▼

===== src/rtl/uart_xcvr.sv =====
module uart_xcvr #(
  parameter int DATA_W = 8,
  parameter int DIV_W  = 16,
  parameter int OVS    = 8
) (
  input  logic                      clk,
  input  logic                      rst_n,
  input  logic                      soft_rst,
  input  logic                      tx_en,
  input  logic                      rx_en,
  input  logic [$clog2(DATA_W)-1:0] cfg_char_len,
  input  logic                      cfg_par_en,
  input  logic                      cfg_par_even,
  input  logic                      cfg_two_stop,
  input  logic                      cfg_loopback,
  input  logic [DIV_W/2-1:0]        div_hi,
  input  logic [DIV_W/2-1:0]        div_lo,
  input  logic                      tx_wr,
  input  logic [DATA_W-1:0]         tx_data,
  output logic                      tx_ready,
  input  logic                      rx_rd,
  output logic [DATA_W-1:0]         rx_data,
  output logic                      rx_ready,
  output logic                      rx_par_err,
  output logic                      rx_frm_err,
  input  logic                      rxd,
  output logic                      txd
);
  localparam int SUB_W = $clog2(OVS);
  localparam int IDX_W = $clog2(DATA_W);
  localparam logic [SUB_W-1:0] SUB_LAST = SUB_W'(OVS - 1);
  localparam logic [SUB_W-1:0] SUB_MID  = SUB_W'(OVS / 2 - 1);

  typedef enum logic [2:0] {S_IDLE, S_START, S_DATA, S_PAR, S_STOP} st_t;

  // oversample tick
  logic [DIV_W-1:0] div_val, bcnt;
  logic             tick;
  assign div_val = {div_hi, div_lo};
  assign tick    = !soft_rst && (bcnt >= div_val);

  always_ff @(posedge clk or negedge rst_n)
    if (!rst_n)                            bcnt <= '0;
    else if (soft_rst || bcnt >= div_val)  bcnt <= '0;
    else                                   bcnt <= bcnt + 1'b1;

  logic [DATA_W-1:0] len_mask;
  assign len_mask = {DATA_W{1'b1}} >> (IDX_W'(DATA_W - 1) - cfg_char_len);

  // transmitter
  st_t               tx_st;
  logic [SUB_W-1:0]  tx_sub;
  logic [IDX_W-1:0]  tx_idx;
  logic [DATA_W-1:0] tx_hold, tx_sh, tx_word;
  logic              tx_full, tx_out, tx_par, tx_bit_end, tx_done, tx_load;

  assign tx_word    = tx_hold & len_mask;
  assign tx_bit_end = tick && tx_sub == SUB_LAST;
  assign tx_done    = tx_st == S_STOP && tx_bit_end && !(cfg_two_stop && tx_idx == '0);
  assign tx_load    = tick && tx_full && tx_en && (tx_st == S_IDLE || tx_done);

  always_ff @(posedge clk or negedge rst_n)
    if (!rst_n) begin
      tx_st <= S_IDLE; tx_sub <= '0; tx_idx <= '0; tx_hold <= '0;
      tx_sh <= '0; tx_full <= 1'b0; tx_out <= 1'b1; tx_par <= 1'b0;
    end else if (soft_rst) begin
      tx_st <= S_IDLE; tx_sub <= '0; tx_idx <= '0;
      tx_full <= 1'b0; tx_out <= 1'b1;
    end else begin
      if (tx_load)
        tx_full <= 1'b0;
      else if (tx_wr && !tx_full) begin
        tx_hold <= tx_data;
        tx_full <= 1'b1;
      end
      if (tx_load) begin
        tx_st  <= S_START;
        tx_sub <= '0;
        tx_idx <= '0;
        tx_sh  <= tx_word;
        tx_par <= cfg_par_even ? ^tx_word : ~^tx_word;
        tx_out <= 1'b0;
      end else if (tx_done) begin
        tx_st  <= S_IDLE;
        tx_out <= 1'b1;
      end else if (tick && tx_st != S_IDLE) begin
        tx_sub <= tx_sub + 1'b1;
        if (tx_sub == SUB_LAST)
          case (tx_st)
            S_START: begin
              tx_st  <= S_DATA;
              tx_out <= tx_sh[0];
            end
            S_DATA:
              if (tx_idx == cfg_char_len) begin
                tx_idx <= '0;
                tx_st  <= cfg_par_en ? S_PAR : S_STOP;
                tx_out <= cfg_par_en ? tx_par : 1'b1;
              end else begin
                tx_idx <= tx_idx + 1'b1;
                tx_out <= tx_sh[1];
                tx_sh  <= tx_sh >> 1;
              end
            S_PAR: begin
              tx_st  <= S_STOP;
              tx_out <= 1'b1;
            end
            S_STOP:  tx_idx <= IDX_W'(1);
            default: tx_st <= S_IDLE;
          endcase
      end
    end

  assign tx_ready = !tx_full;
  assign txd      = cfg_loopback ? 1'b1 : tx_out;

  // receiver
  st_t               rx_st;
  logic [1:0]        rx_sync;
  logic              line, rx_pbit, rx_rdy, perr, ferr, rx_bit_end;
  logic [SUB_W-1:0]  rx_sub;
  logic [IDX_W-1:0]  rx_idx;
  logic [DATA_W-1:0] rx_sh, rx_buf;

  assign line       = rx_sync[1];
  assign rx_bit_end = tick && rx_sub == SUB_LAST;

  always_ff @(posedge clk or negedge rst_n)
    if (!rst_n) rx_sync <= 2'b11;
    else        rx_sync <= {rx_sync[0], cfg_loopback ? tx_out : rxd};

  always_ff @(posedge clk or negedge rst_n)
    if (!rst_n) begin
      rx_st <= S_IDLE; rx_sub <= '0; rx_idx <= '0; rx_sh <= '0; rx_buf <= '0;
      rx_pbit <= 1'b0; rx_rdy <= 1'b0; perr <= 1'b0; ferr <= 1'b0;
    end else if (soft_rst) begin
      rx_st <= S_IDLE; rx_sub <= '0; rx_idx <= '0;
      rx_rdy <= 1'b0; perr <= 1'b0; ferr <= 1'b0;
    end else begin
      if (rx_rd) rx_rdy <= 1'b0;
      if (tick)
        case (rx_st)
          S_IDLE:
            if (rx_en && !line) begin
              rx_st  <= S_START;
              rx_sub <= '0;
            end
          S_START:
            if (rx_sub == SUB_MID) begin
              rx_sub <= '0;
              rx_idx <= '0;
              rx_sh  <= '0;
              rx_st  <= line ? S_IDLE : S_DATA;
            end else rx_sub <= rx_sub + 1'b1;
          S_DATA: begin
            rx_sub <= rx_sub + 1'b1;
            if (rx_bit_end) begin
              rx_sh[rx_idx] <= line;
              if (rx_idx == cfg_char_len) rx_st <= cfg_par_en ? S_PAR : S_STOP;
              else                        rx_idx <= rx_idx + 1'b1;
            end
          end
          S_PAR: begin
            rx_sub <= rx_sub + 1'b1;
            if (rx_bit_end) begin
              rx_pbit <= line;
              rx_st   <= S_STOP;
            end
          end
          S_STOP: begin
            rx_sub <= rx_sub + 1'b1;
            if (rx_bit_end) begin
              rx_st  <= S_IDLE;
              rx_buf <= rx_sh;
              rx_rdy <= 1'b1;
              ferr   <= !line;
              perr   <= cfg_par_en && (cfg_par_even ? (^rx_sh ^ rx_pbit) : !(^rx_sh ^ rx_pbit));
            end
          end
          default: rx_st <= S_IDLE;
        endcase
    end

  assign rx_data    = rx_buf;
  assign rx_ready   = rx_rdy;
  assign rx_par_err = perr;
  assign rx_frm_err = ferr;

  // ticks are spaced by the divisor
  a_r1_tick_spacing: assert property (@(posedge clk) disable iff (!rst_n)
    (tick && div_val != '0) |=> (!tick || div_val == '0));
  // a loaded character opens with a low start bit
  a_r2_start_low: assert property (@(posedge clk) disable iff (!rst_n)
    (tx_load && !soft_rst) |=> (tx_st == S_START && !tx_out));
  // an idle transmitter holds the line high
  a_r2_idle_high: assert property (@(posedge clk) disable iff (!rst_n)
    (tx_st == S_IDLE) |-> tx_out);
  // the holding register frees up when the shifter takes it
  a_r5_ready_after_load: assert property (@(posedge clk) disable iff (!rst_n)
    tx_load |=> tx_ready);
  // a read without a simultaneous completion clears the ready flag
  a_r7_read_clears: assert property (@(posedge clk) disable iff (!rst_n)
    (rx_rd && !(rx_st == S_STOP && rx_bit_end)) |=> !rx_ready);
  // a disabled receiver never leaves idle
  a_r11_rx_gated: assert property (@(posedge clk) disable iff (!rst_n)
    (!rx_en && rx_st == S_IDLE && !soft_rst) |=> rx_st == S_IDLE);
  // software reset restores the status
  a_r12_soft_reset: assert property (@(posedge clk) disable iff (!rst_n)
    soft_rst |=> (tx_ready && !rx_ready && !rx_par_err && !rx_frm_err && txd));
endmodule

▲
▼

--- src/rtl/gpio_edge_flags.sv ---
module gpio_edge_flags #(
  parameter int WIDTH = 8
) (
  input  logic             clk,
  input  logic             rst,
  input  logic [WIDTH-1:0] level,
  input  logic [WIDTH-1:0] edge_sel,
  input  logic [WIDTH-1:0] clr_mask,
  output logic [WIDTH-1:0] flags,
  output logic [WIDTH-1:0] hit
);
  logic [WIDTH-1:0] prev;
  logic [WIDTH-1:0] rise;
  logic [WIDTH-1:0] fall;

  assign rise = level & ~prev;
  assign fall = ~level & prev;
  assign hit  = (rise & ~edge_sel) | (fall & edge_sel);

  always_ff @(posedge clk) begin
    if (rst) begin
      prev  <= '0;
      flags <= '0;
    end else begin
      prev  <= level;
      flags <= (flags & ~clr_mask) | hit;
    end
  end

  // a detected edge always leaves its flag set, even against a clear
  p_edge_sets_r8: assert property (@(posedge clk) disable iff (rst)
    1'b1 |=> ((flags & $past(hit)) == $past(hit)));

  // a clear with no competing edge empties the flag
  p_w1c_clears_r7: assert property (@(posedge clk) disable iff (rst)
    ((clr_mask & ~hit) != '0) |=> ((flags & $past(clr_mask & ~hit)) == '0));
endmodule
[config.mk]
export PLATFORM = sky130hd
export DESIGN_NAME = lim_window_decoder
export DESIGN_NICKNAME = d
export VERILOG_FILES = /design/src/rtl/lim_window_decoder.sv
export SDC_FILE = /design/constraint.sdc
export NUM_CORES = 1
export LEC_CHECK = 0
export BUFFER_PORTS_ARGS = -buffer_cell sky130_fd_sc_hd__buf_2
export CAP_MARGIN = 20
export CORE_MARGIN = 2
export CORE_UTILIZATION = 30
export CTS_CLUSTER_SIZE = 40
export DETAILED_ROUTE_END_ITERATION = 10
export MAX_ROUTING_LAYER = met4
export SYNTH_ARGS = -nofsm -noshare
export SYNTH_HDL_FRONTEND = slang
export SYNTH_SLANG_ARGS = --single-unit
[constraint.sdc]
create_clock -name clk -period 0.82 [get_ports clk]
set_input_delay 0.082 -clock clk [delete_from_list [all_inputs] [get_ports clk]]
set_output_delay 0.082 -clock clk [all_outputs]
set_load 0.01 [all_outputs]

▲

## WHAT THE TASK ASKS
Give the count of lines containing the word "transmitter" in the listing, and no other text.

## ANSWER TO THE PROBLEM
2